HOPE & SCREWED: Nevada Man Stuck with $407,000 Obamacare Bill
Below you’ll read the details of another Obamacare nightmare. This one, it appears, comes courtesy of dysfunctional back-end problems that have placed a triple bypass surgery recipient in an impossible and terrifying situation. We’ve written about the inevitability of well-meaning consumers checking all the boxes to obtain insurance, only to be sandbagged by logistical snafus when they desperately need the coverage they thought they had. Meet Larry Basich, whose kafkaesque ordeal is being reported in the Las Vegas Review-Journal:
The hospital bills are hitting Larry Basich’s mailbox. That would be OK if Basich had health insurance. But he doesn’t. Thing is, he should be covered. Basich, 62, bought a plan through the state’s Nevada Health Link insurance exchange in the fall. He’s been paying monthly premiums since November. Yet the Las Vegan is stranded in a no-man’s-land where no carrier claims him, and his tab is mounting: Basich owes $407,000 for care received in January and February, when his policy was supposed to be in effect. Instead, he’s covered only for March and beyond. Basich has begged for weeks for help from the exchange and its contractor, Xerox. But Basich’s insurance broker said Xerox seems more interested in lawyering up and covering its hide than in working out Basich’s problems. Nor is Basich the only client facing plan-selection errors through the exchange, she added…

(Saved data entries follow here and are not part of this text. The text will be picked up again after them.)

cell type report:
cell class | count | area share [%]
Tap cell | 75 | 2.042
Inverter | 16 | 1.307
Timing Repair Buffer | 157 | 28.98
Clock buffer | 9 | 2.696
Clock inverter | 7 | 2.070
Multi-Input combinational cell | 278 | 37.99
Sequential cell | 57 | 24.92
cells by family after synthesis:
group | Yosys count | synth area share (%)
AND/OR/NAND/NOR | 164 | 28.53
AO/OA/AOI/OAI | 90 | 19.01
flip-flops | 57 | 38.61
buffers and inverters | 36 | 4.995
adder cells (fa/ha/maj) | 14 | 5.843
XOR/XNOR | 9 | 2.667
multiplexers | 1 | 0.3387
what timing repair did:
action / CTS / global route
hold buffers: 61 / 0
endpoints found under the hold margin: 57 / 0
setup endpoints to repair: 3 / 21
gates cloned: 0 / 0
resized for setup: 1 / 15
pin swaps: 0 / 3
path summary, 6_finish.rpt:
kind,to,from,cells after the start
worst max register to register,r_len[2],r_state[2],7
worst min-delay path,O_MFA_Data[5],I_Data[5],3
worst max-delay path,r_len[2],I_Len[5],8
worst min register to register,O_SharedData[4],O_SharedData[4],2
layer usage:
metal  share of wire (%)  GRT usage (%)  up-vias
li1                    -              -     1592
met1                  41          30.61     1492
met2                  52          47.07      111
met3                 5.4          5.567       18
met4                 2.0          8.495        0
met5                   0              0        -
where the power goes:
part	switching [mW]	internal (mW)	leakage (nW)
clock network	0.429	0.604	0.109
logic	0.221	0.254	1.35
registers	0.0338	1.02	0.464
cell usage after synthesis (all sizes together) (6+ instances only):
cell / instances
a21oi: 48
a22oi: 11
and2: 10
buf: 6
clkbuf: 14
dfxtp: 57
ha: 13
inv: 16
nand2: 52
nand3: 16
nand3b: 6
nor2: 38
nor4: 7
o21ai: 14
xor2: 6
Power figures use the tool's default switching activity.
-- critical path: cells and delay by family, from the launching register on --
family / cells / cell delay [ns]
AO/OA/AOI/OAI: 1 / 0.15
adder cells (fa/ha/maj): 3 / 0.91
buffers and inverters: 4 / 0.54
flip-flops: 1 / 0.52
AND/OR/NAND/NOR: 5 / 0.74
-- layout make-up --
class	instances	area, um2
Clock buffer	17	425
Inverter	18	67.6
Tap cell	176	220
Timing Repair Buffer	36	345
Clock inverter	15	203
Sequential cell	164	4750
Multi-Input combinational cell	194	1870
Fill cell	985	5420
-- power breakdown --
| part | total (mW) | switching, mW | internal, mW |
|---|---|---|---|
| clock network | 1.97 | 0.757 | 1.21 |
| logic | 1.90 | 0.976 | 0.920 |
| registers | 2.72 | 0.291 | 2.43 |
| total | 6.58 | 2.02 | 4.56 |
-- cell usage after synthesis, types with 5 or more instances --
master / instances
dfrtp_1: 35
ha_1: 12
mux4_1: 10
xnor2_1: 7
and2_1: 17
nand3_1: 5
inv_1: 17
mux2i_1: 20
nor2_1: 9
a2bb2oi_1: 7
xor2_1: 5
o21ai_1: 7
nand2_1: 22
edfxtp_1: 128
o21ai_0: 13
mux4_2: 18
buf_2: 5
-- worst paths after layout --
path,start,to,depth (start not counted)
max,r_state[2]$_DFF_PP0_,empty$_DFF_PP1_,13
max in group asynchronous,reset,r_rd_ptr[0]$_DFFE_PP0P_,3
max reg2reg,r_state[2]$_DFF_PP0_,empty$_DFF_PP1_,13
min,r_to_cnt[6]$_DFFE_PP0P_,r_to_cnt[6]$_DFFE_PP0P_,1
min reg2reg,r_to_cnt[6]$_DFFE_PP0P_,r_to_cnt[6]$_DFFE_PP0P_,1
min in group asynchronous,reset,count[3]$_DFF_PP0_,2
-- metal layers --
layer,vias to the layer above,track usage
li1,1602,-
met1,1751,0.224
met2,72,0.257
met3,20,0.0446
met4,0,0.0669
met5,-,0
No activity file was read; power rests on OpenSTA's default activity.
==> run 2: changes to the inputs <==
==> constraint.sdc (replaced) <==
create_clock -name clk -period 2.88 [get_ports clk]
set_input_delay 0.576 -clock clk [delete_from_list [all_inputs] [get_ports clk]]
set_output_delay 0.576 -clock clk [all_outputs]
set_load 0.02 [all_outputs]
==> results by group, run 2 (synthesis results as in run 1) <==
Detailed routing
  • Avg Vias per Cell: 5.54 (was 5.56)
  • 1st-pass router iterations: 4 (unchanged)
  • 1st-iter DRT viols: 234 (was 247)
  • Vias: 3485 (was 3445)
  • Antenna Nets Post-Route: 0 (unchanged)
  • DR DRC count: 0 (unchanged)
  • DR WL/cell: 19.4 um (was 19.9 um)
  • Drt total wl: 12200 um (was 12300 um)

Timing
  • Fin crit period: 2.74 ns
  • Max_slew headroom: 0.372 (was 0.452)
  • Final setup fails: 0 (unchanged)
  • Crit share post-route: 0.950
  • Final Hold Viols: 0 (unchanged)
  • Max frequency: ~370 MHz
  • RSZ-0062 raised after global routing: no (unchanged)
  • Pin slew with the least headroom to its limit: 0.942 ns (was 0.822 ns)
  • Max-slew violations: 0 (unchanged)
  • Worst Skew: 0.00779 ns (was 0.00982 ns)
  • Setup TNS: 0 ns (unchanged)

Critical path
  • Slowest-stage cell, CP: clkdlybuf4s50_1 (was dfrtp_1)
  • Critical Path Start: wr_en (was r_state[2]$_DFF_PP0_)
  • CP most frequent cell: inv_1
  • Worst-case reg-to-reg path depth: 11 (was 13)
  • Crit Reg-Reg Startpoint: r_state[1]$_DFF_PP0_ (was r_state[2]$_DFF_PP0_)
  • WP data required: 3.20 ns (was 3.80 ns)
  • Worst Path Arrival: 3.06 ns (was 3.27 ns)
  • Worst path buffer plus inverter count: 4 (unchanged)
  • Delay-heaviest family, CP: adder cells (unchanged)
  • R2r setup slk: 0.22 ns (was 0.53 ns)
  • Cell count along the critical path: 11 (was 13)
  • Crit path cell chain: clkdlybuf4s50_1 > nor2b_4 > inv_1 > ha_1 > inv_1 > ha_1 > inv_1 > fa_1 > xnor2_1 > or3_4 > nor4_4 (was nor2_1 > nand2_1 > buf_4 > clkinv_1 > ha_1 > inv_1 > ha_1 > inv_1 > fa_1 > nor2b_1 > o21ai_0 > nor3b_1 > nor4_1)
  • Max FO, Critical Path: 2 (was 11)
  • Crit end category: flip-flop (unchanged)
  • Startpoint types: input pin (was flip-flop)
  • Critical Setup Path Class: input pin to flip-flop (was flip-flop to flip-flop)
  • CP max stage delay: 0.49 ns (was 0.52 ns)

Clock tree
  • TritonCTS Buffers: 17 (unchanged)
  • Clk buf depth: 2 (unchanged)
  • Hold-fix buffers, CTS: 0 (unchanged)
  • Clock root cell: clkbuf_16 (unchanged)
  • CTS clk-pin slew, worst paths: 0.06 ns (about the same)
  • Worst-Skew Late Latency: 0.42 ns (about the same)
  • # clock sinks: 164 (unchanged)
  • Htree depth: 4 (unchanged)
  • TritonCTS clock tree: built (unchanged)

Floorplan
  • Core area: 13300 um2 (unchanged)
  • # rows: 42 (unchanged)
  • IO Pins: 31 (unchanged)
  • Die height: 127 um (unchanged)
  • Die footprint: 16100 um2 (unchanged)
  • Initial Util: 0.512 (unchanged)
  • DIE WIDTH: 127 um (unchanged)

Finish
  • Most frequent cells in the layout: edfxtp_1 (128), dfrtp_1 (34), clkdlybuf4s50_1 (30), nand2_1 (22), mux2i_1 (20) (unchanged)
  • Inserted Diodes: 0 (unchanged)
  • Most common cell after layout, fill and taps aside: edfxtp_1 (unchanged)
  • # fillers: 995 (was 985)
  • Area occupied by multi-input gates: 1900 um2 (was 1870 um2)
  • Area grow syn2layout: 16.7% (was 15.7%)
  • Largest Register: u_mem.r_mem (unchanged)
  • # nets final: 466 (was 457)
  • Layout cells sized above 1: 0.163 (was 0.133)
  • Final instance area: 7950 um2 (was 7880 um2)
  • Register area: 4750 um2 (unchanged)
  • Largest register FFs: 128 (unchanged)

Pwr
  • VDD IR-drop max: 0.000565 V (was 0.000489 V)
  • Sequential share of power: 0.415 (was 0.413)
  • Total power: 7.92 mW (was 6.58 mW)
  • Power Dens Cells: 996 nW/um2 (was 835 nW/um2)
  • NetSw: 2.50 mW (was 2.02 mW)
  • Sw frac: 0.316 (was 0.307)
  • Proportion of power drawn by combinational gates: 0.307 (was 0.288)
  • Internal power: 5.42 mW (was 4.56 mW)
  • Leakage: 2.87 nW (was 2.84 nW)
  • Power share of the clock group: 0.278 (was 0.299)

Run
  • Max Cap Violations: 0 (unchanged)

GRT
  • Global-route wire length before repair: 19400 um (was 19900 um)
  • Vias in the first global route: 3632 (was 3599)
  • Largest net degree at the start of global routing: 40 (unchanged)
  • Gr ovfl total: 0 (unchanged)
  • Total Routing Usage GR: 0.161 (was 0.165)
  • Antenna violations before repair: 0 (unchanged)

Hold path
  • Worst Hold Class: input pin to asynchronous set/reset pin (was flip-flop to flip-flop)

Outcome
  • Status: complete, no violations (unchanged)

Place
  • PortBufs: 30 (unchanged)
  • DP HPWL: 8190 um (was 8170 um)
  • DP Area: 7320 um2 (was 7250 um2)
--- config.mk ---
export PLATFORM = sky130hd
export DESIGN_NAME = matrix_result_collector
export DESIGN_NICKNAME = d
export VERILOG_FILES = /design/src/rtl/matrix_result_collector.sv
export SDC_FILE = /design/constraint.sdc
export NUM_CORES = 1
export LEC_CHECK = 0
export CAP_MARGIN = 0
export CORE_MARGIN = 2
export CORE_UTILIZATION = 47
export CTS_BUF_LIST = sky130_fd_sc_hd__clkbuf_4 sky130_fd_sc_hd__clkbuf_8
export DETAILED_ROUTE_END_ITERATION = 10
export PLACE_DENSITY = 0.81
export SYNTH_ARGS = -nofsm -noshare
export SYNTH_HDL_FRONTEND = slang
export SYNTH_SLANG_ARGS = --single-unit
--- constraint.sdc ---
create_clock -name Clock -period 2.7 [get_ports Clock]
set_input_delay 0.27 -clock Clock [delete_from_list [all_inputs] [get_ports Clock]]
set_output_delay 0.27 -clock Clock [all_outputs]
set_load 0.05 [all_outputs]
--- config.mk ---
export PLATFORM = sky130hd
export DESIGN_NAME = hms_display_scan
export DESIGN_NICKNAME = d
export VERILOG_FILES = /design/src/rtl/hms_display_scan_pkg.sv /design/src/rtl/hms_display_scan_seg7_encode.sv /design/src/rtl/hms_display_scan.sv
export SDC_FILE = /design/constraint.sdc
export NUM_CORES = 1
export LEC_CHECK = 0
export CELL_PAD_IN_SITES_DETAIL_PLACEMENT = 0
export CELL_PAD_IN_SITES_GLOBAL_PLACEMENT = 1
export CORE_MARGIN = 8
export CORE_UTILIZATION = 45
export CTS_BUF_LIST = sky130_fd_sc_hd__clkbuf_4 sky130_fd_sc_hd__clkbuf_8
export CTS_CLUSTER_SIZE = 8
export DETAILED_ROUTE_END_ITERATION = 16
export PLACE_DENSITY_LB_ADDON = 0.1
export SLEW_MARGIN = 0
export SYNTH_ARGS = -nofsm -noshare
export SYNTH_HDL_FRONTEND = slang
export SYNTH_HIERARCHICAL = 1
export SYNTH_SLANG_ARGS = --single-unit
--- constraint.sdc ---
create_clock -name clk_i -period 7.12 [get_ports clk_i]
set_input_delay 1.78 -clock clk_i [delete_from_list [all_inputs] [get_ports clk_i]]
set_output_delay 1.78 -clock clk_i [all_outputs]
set_load 0.005 [all_outputs]
--- src/rtl/hms_display_scan_pkg.sv ---
// Shared constants for the six-digit H.M.S multiplexed 7-segment scanner.
// Segment codes are active-low {g,f,e,d,c,b,a}.
package hms_display_scan_pkg;

  localparam int DIGIT_W = 3;
  localparam logic [DIGIT_W-1:0] LAST_DIGIT = 3'd5;

  localparam logic [5:0] SEC_MAX  = 6'd59;
  localparam logic [5:0] MIN_MAX  = 6'd59;
  localparam logic [4:0] HOUR_MAX = 5'd23;

  localparam logic [5:0] AN_OFF = 6'b111111;

  localparam logic [6:0] SEG_0    = 7'b1000000;
  localparam logic [6:0] SEG_1    = 7'b1111001;
  localparam logic [6:0] SEG_2    = 7'b0100100;
  localparam logic [6:0] SEG_3    = 7'b0110000;
  localparam logic [6:0] SEG_4    = 7'b0011001;
  localparam logic [6:0] SEG_5    = 7'b0010010;
  localparam logic [6:0] SEG_6    = 7'b0000010;
  localparam logic [6:0] SEG_7    = 7'b1111000;
  localparam logic [6:0] SEG_8    = 7'b0000000;
  localparam logic [6:0] SEG_9    = 7'b0010000;
  localparam logic [6:0] SEG_DASH = 7'b0111111;
  localparam logic [6:0] SEG_OFF  = 7'b1111111;

  typedef enum logic [1:0] {
    FIELD_SEC  = 2'd0,
    FIELD_MIN  = 2'd1,
    FIELD_HOUR = 2'd2
  } field_e;

  typedef struct packed {
    logic [4:0] hour;
    logic [5:0] min;
    logic [5:0] sec;
  } hms_t;

endpackage
## src/rtl/clk_rst_seq_if.sv

```systemverilog
// Signal bundle between the clock/reset sequencer and the MMCM plus push-button side.
// The master modport is the sequencer itself; the slave modport is the environment it controls.
interface clk_rst_seq_if;
  logic       mmcm_locked;
  logic       ext_rst_req;
  logic       mmcm_rst;
  logic       sys_rst;
  logic       lock_lost;
  logic [3:0] fail_cnt;
  logic [1:0] state;

  modport master (
    input  mmcm_locked,
    input  ext_rst_req,
    output mmcm_rst,
    output sys_rst,
    output lock_lost,
    output fail_cnt,
    output state
  );

  modport slave (
    output mmcm_locked,
    output ext_rst_req,
    input  mmcm_rst,
    input  sys_rst,
    input  lock_lost,
    input  fail_cnt,
    input  state
  );
endinterface

```

## src/rtl/clk_rst_seq.sv

```systemverilog
// MMCM reset / lock supervisor: pulses the MMCM reset, waits for lock, lets it settle,
// then releases the system reset; restarts on lock loss, timeout or a debounced button.
module clk_rst_seq #(
  parameter int unsigned MMCM_RST_CYCLES = 16,
  parameter int unsigned LOCK_TIMEOUT    = 1048576,
  parameter int unsigned SETTLE_CYCLES   = 1024,
  parameter int unsigned DEBOUNCE_CYCLES = 256
) (
  input  logic          clk_in1,
  input  logic          reset,
  clk_rst_seq_if.master bus
);

  typedef enum logic [1:0] {
    ST_MMCM_RST  = 2'd0,
    ST_WAIT_LOCK = 2'd1,
    ST_SETTLE    = 2'd2,
    ST_RUN       = 2'd3
  } state_t;

  // The shared counter only ever has to reach (limit - 1) of the largest per-state limit.
  localparam int unsigned CNT_MAX_A = (MMCM_RST_CYCLES > LOCK_TIMEOUT) ? MMCM_RST_CYCLES : LOCK_TIMEOUT;
  localparam int unsigned CNT_MAX   = (CNT_MAX_A > SETTLE_CYCLES) ? CNT_MAX_A : SETTLE_CYCLES;
  localparam int unsigned CNT_W     = (CNT_MAX > 1) ? $clog2(CNT_MAX) : 1;
  localparam int unsigned DEB_W     = (DEBOUNCE_CYCLES > 1) ? $clog2(DEBOUNCE_CYCLES) : 1;

  localparam logic [CNT_W-1:0] CNT_ONE      = CNT_W'(1);
  localparam logic [CNT_W-1:0] MMCM_LAST    = CNT_W'(MMCM_RST_CYCLES - 1);
  localparam logic [CNT_W-1:0] TIMEOUT_LAST = CNT_W'(LOCK_TIMEOUT - 1);
  localparam logic [CNT_W-1:0] SETTLE_LAST  = CNT_W'(SETTLE_CYCLES - 1);
  localparam logic [DEB_W-1:0] DEB_ONE      = DEB_W'(1);
  localparam logic [DEB_W-1:0] DEB_LAST     = DEB_W'(DEBOUNCE_CYCLES - 1);

  logic             locked_meta_r;
  logic             locked_s;
  logic             ext_meta_r;
  logic             ext_s;
  logic [DEB_W-1:0] deb_cnt_r;
  logic             deb_done_r;
  logic             req_r;
  state_t           state_r;
  logic [CNT_W-1:0] cnt_r;
  logic             mmcm_rst_r;
  logic             sys_rst_r;
  logic             lock_lost_r;
  logic [3:0]       fail_cnt_r;

  // Two-flop synchronizers for the asynchronous lock and button inputs.
  always_ff @(posedge clk_in1 or posedge reset) begin
    if (reset) begin
      locked_meta_r <= 1'b0;
      locked_s      <= 1'b0;
      ext_meta_r    <= 1'b0;
      ext_s         <= 1'b0;
    end else begin
      locked_meta_r <= bus.mmcm_locked;
      locked_s      <= locked_meta_r;
      ext_meta_r    <= bus.ext_rst_req;
      ext_s         <= ext_meta_r;
    end
  end

  // Button debounce: one req pulse per continuous high run of DEBOUNCE_CYCLES or longer.
  always_ff @(posedge clk_in1 or posedge reset) begin
    if (reset) begin
      deb_cnt_r  <= '0;
      deb_done_r <= 1'b0;
      req_r      <= 1'b0;
    end else if (!ext_s) begin
      deb_cnt_r  <= '0;
      deb_done_r <= 1'b0;
      req_r      <= 1'b0;
    end else if (deb_done_r) begin
      req_r      <= 1'b0;
    end else if (deb_cnt_r == DEB_LAST) begin
      deb_done_r <= 1'b1;
      req_r      <= 1'b1;
    end else begin
      deb_cnt_r  <= deb_cnt_r + DEB_ONE;
      req_r      <= 1'b0;
    end
  end

  // Sequencer FSM; outputs are updated on the same edge as the state they belong to.
  always_ff @(posedge clk_in1 or posedge reset) begin
    if (reset) begin
      state_r     <= ST_MMCM_RST;
      cnt_r       <= '0;
      mmcm_rst_r  <= 1'b1;
      sys_rst_r   <= 1'b1;
      lock_lost_r <= 1'b0;
      fail_cnt_r  <= 4'd0;
    end else begin
      lock_lost_r <= 1'b0;
      case (state_r)
        ST_MMCM_RST: begin
          if (cnt_r == MMCM_LAST) begin
            state_r    <= ST_WAIT_LOCK;
            cnt_r      <= '0;
            mmcm_rst_r <= 1'b0;
          end else begin
            cnt_r <= cnt_r + CNT_ONE;
          end
        end
        ST_WAIT_LOCK: begin
          if (req_r) begin
            state_r    <= ST_MMCM_RST;
            cnt_r      <= '0;
            mmcm_rst_r <= 1'b1;
          end else if (locked_s) begin
            state_r <= ST_SETTLE;
            cnt_r   <= '0;
          end else if (cnt_r == TIMEOUT_LAST) begin
            state_r    <= ST_MMCM_RST;
            cnt_r      <= '0;
            mmcm_rst_r <= 1'b1;
            if (fail_cnt_r != 4'd15) begin
              fail_cnt_r <= fail_cnt_r + 4'd1;
            end else begin
              fail_cnt_r <= fail_cnt_r;
            end
          end else begin
            cnt_r <= cnt_r + CNT_ONE;
          end
        end
        ST_SETTLE: begin
          // A lock drop here is treated as a still-settling MMCM, so no MMCM reset.
          if (!locked_s) begin
            state_r <= ST_WAIT_LOCK;
            cnt_r   <= '0;
          end else if (req_r) begin
            state_r    <= ST_MMCM_RST;
            cnt_r      <= '0;
            mmcm_rst_r <= 1'b1;
          end else if (cnt_r == SETTLE_LAST) begin
            state_r   <= ST_RUN;
            cnt_r     <= '0;
            sys_rst_r <= 1'b0;
          end else begin
            cnt_r <= cnt_r + CNT_ONE;
          end
        end
        ST_RUN: begin
          if (!locked_s) begin
            state_r     <= ST_MMCM_RST;
            cnt_r       <= '0;
            mmcm_rst_r  <= 1'b1;
            sys_rst_r   <= 1'b1;
            lock_lost_r <= 1'b1;
          end else if (req_r) begin
            state_r    <= ST_MMCM_RST;
            cnt_r      <= '0;
            mmcm_rst_r <= 1'b1;
            sys_rst_r  <= 1'b1;
          end else begin
            cnt_r <= '0;
          end
        end
        default: begin
          state_r    <= ST_MMCM_RST;
          cnt_r      <= '0;
          mmcm_rst_r <= 1'b1;
          sys_rst_r  <= 1'b1;
        end
      endcase
    end
  end

  assign bus.mmcm_rst  = mmcm_rst_r;
  assign bus.sys_rst   = sys_rst_r;
  assign bus.lock_lost = lock_lost_r;
  assign bus.fail_cnt  = fail_cnt_r;
  assign bus.state     = state_r;

endmodule

```

## src/flat_wrapper.sv

```systemverilog
// flat-port wrapper written by rule: the top's interface ports become plain ports
module clk_rst_seq_flat 
#(
  parameter int unsigned MMCM_RST_CYCLES = 16,
  parameter int unsigned LOCK_TIMEOUT    = 1048576,
  parameter int unsigned SETTLE_CYCLES   = 1024,
  parameter int unsigned DEBOUNCE_CYCLES = 256
)
  (clk_in1, reset, bus_mmcm_locked, bus_ext_rst_req, bus_mmcm_rst, bus_sys_rst, bus_lock_lost, bus_fail_cnt, bus_state);
  clk_rst_seq_if bus_i ();
  input  logic clk_in1;
  input  logic reset;
  input wire logic [$bits(bus_i.mmcm_locked)-1:0] bus_mmcm_locked;
  input wire logic [$bits(bus_i.ext_rst_req)-1:0] bus_ext_rst_req;
  output wire logic [$bits(bus_i.mmcm_rst)-1:0] bus_mmcm_rst;
  output wire logic [$bits(bus_i.sys_rst)-1:0] bus_sys_rst;
  output wire logic [$bits(bus_i.lock_lost)-1:0] bus_lock_lost;
  output wire logic [$bits(bus_i.fail_cnt)-1:0] bus_fail_cnt;
  output wire logic [$bits(bus_i.state)-1:0] bus_state;
  assign bus_i.mmcm_locked = bus_mmcm_locked;
  assign bus_i.ext_rst_req = bus_ext_rst_req;
  assign bus_mmcm_rst = bus_i.mmcm_rst;
  assign bus_sys_rst = bus_i.sys_rst;
  assign bus_lock_lost = bus_i.lock_lost;
  assign bus_fail_cnt = bus_i.fail_cnt;
  assign bus_state = bus_i.state;
  clk_rst_seq #(.MMCM_RST_CYCLES(MMCM_RST_CYCLES), .LOCK_TIMEOUT(LOCK_TIMEOUT), .SETTLE_CYCLES(SETTLE_CYCLES), .DEBOUNCE_CYCLES(DEBOUNCE_CYCLES)) u_core (.clk_in1(clk_in1), .reset(reset), .bus(bus_i));
endmodule
```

Basich said he began trying to enroll on Oct. 1, the day the exchange website went live. Like many consumers, he fought technical flaws during multiple sign-up attempts. In mid-November he finally got through and chose his plan…Basich paid his first premium on Nov. 21, and within days the exchange withdrew the $160.77 payment from his money-market savings account. Because Basich paid a month before the Dec. 23 deadline, his coverage was to begin Jan. 1. Weeks ticked by, but Basich received nothing to confirm he had insurance. Nevada Health Link kept telling him he was enrolled, but UnitedHealthcare said he wasn’t in their system. Basich’s predicament went critical on Dec. 31, when he had a heart attack. His treatment, which included a triple bypass on Jan. 3, resulted in $407,000 in medical bills in January and February that no insurer is covering.